--- Material to process Enclosed Below ---

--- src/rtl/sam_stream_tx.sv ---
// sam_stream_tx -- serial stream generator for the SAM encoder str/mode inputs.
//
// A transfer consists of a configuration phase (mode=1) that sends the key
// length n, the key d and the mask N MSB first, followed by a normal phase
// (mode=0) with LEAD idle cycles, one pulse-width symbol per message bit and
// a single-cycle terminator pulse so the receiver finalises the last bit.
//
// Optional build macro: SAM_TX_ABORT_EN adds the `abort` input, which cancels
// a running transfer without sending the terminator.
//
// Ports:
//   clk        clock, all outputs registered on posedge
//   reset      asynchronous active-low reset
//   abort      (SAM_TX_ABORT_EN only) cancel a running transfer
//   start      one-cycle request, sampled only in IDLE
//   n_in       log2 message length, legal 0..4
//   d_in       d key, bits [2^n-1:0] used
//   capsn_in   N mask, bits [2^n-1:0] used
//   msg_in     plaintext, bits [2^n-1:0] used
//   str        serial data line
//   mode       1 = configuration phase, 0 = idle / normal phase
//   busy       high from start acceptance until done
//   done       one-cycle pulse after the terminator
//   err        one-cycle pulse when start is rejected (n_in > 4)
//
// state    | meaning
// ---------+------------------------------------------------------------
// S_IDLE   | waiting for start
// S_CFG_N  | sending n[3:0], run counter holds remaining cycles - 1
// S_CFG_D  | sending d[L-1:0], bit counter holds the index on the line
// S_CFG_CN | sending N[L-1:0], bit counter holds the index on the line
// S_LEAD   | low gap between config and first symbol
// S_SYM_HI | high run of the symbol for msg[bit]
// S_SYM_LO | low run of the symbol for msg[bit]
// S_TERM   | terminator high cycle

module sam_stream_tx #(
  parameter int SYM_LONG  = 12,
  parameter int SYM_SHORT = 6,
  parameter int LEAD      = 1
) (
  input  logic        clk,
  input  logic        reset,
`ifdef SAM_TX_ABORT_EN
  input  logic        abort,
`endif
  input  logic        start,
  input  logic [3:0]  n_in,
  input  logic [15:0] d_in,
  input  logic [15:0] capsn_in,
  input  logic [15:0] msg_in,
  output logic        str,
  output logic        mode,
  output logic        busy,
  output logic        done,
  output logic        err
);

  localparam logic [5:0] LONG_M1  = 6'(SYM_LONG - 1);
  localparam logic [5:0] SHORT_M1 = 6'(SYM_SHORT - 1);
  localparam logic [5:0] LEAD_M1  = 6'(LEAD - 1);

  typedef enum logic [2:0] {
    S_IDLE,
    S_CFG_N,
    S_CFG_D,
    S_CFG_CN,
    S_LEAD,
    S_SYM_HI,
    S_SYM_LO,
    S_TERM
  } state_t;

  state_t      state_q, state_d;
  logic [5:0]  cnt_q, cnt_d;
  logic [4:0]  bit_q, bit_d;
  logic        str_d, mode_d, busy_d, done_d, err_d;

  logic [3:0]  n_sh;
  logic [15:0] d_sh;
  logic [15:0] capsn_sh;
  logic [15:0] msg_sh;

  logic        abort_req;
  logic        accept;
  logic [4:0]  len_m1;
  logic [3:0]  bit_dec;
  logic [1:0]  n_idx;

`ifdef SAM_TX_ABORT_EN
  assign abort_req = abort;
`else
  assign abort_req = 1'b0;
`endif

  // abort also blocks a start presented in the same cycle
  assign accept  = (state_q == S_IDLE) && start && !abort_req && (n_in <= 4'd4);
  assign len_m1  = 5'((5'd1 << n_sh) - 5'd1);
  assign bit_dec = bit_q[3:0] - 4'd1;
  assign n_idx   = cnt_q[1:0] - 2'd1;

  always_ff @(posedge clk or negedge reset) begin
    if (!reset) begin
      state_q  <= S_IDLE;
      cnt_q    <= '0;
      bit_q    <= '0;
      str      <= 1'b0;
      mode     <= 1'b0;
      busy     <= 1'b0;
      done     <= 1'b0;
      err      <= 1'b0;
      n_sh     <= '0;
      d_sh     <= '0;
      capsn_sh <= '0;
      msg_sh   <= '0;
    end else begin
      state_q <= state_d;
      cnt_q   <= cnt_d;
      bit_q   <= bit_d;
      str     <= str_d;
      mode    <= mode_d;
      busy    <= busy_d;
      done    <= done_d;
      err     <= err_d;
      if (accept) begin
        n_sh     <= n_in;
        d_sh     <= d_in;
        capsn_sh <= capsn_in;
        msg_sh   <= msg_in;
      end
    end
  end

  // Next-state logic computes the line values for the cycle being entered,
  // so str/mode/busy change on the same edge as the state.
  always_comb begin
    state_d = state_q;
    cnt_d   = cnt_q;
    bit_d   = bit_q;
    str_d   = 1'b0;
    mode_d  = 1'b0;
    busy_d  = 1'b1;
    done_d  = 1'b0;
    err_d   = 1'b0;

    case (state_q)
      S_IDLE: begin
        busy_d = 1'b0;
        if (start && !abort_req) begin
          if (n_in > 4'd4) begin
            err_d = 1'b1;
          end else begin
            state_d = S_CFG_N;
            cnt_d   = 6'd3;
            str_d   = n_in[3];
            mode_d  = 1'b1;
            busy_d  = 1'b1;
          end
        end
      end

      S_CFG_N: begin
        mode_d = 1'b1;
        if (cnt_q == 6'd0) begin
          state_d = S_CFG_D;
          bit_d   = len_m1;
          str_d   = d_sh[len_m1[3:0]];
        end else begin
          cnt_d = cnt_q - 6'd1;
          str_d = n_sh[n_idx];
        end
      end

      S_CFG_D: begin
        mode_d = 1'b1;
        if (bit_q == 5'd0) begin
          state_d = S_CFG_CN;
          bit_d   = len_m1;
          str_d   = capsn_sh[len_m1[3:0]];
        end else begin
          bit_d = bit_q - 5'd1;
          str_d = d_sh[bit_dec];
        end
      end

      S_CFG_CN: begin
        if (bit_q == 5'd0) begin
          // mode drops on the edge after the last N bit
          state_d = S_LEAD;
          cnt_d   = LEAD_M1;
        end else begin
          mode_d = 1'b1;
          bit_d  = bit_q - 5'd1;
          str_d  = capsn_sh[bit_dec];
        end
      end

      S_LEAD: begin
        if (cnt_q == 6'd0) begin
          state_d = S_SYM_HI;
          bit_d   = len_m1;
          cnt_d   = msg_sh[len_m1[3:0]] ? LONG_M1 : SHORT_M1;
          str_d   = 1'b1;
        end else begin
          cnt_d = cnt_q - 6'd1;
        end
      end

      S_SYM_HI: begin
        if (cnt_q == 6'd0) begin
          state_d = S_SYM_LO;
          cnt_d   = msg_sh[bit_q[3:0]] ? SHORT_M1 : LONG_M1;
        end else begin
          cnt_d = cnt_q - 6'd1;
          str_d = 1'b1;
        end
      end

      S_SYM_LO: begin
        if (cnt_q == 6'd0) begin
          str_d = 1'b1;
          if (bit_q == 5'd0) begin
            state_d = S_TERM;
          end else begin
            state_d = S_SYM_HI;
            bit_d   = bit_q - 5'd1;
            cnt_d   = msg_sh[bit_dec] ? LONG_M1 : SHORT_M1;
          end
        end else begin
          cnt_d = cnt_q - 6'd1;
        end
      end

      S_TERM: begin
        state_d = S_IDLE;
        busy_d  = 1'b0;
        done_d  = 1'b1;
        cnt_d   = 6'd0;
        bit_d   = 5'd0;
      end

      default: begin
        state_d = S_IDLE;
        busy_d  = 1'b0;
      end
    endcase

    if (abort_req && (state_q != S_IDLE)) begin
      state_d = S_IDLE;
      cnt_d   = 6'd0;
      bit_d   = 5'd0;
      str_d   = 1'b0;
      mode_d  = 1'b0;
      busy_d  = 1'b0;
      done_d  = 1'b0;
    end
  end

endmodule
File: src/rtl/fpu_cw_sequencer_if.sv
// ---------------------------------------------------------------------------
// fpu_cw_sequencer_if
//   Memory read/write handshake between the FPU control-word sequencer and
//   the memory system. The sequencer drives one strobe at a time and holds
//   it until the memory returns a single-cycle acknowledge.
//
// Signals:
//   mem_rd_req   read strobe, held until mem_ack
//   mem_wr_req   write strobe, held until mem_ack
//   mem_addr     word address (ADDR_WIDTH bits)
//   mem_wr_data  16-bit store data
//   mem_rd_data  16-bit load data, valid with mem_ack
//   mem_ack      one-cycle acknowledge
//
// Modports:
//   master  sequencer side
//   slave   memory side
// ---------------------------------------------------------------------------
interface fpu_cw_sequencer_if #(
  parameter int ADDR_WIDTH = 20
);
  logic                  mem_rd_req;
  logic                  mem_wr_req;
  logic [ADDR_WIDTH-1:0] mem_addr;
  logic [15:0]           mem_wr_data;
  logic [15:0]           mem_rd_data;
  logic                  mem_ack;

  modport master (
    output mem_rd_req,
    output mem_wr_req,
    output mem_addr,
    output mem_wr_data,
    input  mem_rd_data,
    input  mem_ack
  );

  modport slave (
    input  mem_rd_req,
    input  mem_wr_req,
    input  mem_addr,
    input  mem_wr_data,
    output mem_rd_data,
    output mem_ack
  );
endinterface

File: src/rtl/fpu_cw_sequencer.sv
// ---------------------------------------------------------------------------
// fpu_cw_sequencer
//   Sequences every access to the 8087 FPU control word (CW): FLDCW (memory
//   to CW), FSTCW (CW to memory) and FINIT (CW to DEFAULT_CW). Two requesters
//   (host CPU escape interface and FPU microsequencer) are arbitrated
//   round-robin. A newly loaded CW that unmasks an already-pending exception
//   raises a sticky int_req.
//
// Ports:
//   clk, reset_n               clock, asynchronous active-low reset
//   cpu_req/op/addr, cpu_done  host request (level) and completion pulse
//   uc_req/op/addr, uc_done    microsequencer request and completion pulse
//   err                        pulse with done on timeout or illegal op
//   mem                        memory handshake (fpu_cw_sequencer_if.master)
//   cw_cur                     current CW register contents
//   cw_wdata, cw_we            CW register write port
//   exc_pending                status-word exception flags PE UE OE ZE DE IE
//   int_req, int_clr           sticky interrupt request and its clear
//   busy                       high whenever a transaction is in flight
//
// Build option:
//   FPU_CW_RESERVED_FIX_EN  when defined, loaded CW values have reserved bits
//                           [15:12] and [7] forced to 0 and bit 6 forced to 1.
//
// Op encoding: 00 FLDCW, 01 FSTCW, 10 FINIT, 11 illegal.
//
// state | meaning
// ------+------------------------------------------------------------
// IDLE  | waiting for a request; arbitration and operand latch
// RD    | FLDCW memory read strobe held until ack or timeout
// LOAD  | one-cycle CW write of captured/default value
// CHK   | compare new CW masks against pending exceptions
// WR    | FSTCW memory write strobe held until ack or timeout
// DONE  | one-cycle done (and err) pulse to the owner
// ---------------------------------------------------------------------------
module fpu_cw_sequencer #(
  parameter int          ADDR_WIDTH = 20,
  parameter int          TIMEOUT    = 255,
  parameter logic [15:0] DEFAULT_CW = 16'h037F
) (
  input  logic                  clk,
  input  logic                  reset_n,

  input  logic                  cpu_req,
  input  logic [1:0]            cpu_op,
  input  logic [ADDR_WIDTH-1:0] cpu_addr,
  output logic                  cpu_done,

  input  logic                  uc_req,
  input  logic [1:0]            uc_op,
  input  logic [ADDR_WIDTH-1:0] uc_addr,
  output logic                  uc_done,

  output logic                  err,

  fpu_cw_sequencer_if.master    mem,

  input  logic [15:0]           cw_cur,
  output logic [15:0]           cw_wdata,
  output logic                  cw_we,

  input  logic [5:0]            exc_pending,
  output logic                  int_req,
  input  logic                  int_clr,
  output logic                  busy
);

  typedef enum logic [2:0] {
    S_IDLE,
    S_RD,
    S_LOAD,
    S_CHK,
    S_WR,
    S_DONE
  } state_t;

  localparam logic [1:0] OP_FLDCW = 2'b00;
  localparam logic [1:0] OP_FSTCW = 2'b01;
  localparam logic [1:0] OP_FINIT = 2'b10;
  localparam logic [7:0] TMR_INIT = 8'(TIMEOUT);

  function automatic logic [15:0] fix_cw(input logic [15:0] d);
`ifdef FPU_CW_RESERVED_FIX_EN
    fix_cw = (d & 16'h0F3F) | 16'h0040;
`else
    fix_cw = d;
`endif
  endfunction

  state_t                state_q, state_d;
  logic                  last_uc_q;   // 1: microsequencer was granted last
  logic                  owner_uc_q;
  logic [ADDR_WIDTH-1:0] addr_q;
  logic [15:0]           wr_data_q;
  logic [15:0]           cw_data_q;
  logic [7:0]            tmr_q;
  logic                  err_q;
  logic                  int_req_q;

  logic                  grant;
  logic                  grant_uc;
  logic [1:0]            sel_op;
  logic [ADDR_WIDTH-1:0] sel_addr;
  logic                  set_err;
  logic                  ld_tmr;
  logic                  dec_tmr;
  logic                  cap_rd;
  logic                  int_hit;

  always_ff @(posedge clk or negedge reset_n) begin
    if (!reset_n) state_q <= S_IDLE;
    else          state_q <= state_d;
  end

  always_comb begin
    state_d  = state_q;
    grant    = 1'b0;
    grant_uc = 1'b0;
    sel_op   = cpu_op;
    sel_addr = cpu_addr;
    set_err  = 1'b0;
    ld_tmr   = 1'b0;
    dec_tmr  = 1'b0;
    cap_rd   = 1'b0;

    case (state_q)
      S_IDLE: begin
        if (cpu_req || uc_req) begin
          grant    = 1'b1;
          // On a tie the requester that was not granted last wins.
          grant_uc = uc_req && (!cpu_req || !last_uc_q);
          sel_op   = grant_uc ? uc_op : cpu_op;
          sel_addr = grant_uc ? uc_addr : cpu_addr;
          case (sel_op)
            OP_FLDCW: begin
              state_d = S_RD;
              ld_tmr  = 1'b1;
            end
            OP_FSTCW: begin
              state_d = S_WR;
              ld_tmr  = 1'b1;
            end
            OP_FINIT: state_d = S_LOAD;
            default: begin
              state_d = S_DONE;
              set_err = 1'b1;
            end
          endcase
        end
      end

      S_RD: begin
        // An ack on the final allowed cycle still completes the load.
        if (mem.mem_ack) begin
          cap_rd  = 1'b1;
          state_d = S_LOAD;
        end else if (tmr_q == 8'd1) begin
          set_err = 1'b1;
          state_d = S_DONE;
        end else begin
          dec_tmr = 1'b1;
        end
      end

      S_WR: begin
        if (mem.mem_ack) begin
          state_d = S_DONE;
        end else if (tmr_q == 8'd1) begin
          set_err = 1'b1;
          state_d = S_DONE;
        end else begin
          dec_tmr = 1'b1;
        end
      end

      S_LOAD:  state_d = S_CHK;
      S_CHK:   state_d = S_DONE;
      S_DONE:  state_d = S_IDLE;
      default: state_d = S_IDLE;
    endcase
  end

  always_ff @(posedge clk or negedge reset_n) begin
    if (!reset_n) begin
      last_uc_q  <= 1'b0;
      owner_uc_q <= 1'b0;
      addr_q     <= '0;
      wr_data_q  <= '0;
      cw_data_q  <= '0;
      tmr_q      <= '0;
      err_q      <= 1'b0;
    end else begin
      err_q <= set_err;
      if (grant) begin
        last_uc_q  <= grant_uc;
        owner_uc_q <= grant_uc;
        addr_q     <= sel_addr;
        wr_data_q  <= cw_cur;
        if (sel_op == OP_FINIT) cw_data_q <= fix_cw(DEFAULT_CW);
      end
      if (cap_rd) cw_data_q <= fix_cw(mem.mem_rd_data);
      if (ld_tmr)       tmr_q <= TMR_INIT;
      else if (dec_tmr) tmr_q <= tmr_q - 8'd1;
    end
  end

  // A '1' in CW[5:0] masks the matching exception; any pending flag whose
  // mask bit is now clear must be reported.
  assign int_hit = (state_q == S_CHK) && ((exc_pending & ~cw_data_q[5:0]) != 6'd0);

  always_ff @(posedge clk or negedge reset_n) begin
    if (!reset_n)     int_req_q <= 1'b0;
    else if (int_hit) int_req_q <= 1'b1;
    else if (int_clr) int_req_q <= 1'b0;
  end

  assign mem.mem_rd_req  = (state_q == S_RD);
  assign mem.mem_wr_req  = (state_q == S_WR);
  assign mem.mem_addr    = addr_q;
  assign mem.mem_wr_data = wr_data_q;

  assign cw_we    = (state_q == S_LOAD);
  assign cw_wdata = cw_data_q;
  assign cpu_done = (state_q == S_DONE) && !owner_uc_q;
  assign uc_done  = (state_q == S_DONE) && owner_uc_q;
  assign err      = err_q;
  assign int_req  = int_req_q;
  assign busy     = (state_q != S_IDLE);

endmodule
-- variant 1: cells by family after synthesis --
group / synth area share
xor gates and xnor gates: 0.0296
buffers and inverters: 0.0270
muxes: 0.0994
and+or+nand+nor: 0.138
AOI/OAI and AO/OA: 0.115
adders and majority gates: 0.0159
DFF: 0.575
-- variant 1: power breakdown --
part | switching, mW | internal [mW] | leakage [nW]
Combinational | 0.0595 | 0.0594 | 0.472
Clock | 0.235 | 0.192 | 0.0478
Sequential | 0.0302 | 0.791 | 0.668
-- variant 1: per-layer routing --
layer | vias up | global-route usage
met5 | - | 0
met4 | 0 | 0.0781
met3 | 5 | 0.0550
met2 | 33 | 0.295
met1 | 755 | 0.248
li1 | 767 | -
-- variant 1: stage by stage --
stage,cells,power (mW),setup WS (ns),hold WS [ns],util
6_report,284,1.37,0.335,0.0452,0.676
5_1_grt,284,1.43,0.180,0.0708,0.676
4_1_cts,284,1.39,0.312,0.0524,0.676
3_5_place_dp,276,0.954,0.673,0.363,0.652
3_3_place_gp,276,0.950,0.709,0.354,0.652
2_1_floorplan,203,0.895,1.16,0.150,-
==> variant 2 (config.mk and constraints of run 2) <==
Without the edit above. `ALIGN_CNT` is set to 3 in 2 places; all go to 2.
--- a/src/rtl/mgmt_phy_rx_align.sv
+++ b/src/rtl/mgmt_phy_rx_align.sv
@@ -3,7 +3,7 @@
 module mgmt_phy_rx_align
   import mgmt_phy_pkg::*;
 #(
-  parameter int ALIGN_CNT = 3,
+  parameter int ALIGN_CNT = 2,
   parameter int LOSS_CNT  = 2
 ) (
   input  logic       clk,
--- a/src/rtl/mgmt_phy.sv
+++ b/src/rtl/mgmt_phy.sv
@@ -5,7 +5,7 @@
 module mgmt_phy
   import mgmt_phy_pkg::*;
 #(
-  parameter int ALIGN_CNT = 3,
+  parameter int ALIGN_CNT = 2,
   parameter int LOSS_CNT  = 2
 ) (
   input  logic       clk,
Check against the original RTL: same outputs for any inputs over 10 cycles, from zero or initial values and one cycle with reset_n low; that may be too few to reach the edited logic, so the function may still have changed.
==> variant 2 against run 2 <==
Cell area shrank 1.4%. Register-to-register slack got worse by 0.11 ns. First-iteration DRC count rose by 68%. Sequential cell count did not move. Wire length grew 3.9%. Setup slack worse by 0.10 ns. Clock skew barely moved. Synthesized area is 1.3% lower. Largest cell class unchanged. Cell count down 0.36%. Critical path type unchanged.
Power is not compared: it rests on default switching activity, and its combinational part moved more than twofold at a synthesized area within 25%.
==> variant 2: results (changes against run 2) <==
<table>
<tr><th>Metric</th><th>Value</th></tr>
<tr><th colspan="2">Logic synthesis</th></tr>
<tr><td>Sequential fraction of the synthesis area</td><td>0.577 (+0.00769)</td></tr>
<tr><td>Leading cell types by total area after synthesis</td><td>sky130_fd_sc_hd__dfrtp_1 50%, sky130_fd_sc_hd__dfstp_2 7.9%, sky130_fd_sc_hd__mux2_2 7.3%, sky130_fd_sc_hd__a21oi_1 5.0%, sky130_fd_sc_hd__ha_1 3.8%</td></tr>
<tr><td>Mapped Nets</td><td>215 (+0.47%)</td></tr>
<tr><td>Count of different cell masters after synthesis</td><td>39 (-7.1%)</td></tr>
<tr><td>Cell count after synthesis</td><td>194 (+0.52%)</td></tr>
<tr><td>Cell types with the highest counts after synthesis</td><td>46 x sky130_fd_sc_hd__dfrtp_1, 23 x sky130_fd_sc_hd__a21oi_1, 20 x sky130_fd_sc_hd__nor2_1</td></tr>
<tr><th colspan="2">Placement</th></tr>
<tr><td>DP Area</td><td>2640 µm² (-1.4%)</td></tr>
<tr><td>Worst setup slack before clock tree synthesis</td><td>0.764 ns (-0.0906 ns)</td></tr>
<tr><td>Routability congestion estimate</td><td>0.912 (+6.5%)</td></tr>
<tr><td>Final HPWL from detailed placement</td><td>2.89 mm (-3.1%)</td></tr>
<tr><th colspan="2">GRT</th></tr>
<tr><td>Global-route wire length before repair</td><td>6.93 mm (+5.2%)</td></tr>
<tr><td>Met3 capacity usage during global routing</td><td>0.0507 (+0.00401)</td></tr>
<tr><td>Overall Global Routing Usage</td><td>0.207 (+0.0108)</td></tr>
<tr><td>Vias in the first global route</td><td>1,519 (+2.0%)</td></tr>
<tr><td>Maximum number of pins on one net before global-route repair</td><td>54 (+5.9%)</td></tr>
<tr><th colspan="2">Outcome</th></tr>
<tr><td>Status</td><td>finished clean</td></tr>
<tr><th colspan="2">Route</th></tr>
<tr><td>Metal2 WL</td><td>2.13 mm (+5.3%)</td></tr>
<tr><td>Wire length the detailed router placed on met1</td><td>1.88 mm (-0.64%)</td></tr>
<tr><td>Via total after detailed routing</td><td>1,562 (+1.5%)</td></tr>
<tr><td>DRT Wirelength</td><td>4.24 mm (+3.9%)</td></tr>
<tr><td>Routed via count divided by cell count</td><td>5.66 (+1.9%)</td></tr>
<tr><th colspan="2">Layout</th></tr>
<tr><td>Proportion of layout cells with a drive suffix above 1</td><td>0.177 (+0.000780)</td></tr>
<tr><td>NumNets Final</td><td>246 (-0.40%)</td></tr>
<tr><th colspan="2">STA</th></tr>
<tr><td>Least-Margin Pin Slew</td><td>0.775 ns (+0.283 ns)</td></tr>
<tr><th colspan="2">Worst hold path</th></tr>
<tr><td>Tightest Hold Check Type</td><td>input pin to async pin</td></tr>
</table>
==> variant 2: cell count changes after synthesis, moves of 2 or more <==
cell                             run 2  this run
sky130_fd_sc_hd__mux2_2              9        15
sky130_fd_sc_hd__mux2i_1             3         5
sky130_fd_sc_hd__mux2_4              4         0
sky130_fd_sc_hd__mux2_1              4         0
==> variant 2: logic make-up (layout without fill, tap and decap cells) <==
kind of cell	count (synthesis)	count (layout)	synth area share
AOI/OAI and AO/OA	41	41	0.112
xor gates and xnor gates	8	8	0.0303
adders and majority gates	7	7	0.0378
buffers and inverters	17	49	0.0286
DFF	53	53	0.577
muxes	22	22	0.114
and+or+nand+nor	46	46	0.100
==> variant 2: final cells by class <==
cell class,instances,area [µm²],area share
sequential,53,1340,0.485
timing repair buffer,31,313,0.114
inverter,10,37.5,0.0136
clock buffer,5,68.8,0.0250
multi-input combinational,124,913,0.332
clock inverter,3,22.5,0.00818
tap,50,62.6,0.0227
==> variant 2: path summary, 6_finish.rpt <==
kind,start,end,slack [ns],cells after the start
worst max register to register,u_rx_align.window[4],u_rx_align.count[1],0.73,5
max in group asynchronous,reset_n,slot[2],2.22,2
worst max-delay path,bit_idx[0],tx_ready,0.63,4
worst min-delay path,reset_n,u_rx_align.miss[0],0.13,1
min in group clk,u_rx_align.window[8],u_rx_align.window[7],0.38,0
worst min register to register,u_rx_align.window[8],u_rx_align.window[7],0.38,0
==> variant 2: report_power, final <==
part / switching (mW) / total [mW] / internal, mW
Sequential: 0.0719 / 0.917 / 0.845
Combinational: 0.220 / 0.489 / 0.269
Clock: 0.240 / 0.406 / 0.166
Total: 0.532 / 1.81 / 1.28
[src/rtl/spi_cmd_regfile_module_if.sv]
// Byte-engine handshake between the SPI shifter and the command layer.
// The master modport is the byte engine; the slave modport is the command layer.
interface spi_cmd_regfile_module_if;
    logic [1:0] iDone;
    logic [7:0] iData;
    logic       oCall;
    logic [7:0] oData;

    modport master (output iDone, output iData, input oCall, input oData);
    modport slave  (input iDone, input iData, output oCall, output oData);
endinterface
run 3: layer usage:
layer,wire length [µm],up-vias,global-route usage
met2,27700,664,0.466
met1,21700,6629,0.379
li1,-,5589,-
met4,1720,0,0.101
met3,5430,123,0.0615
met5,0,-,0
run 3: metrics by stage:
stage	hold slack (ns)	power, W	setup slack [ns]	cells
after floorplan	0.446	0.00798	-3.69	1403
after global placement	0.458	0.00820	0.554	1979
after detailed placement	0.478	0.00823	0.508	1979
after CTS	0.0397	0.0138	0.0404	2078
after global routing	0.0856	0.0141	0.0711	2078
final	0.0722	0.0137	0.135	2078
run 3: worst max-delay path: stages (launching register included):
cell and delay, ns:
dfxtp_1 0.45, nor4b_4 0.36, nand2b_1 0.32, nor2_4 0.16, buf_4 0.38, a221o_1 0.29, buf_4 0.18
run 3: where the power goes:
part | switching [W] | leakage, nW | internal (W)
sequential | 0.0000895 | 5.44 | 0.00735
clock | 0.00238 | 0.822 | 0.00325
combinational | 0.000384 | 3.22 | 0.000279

--- End of Enclosed Material to process ---

» **The task**: Among the lines above, find the one with "-- variant 1: cells" and the one with "variant 2 against". Quote both and everything between them, exactly.

» **Written answer**:
-- variant 1: cells by family after synthesis --
group / synth area share
xor gates and xnor gates: 0.0296
buffers and inverters: 0.0270
muxes: 0.0994
and+or+nand+nor: 0.138
AOI/OAI and AO/OA: 0.115
adders and majority gates: 0.0159
DFF: 0.575
-- variant 1: power breakdown --
part | switching, mW | internal [mW] | leakage [nW]
Combinational | 0.0595 | 0.0594 | 0.472
Clock | 0.235 | 0.192 | 0.0478
Sequential | 0.0302 | 0.791 | 0.668
-- variant 1: per-layer routing --
layer | vias up | global-route usage
met5 | - | 0
met4 | 0 | 0.0781
met3 | 5 | 0.0550
met2 | 33 | 0.295
met1 | 755 | 0.248
li1 | 767 | -
-- variant 1: stage by stage --
stage,cells,power (mW),setup WS (ns),hold WS [ns],util
6_report,284,1.37,0.335,0.0452,0.676
5_1_grt,284,1.43,0.180,0.0708,0.676
4_1_cts,284,1.39,0.312,0.0524,0.676
3_5_place_dp,276,0.954,0.673,0.363,0.652
3_3_place_gp,276,0.950,0.709,0.354,0.652
2_1_floorplan,203,0.895,1.16,0.150,-
==> variant 2 (config.mk and constraints of run 2) <==
Without the edit above. `ALIGN_CNT` is set to 3 in 2 places; all go to 2.
--- a/src/rtl/mgmt_phy_rx_align.sv
+++ b/src/rtl/mgmt_phy_rx_align.sv
@@ -3,7 +3,7 @@
 module mgmt_phy_rx_align
   import mgmt_phy_pkg::*;
 #(
-  parameter int ALIGN_CNT = 3,
+  parameter int ALIGN_CNT = 2,
   parameter int LOSS_CNT  = 2
 ) (
   input  logic       clk,
--- a/src/rtl/mgmt_phy.sv
+++ b/src/rtl/mgmt_phy.sv
@@ -5,7 +5,7 @@
 module mgmt_phy
   import mgmt_phy_pkg::*;
 #(
-  parameter int ALIGN_CNT = 3,
+  parameter int ALIGN_CNT = 2,
   parameter int LOSS_CNT  = 2
 ) (
   input  logic       clk,
Check against the original RTL: same outputs for any inputs over 10 cycles, from zero or initial values and one cycle with reset_n low; that may be too few to reach the edited logic, so the function may still have changed.
==> variant 2 against run 2 <==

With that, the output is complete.